RAIT’s Board, led by Mr. Malter as its independent non-executive chairman, is composed of nine highly-qualified and experienced trustees, eight of whom are non-employees, and all of whom are actively engaged in overseeing management as it executes on its plans for enhancing shareholder value. We believe our trustees have the integrity, knowledge, breadth of relevant and diverse experience and commitment necessary to navigate RAIT through the complex, dynamic and highly competitive business environment in which we operate and to deliver superior value to all of our shareholders. Our trustees bring with them a broad and diverse set of skills and experiences, including in the areas of commercial real estate finance and lending, commercial real estate management, mortgage REITS, investment banking, private equity, banking, finance, accounting, financial reporting, corporate governance, law, mergers and acquisitions, capital markets, capital allocation, capital structure, risk management and strategic planning.

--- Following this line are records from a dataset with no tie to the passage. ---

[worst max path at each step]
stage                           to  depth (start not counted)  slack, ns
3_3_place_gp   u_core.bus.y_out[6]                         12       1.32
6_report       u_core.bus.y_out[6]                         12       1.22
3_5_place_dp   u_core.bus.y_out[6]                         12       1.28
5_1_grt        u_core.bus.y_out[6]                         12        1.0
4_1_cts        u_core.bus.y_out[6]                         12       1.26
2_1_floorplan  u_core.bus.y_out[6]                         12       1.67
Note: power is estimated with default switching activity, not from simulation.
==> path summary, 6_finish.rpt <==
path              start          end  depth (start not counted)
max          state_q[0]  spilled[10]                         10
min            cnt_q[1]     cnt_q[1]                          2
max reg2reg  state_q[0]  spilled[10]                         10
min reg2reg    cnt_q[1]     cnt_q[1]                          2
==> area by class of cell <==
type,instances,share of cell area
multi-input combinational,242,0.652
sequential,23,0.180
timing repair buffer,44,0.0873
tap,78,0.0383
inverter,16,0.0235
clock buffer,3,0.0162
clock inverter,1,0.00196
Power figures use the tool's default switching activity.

The RAIT Board appreciates the importance of recruiting new trustees to bring new perspectives, insights, experiences and competencies to the Board. Of the nine current members of the RAIT Board, three have joined the RAIT Board within the last 15 months, including Thomas D. Wren, a veteran financial services executive and former federal banking regulator with substantial financial, regulatory, capital markets and mortgage REIT expertise, whose addition to the Board as an independent trustee was publicly announced last week.

The RAIT Board will present its formal recommendation regarding trustee nominations in RAIT’s definitive proxy statement to be filed with the Securities and Exchange Commission in connection with its 2017 Annual Meeting of Shareholders.

UBS Investment Bank is serving as financial advisor, Morgan, Lewis & Bockius LLP is serving as legal advisor, and FTI Consulting, Inc. is serving as investor relations advisor, to RAIT.

About RAIT Financial Trust

RAIT Financial Trust (NYSE:RAS) is an internally managed real estate investment trust focused on providing debt financing options to owners of commercial real estate. Additional information about RAIT can be found on its website at www.rait.com.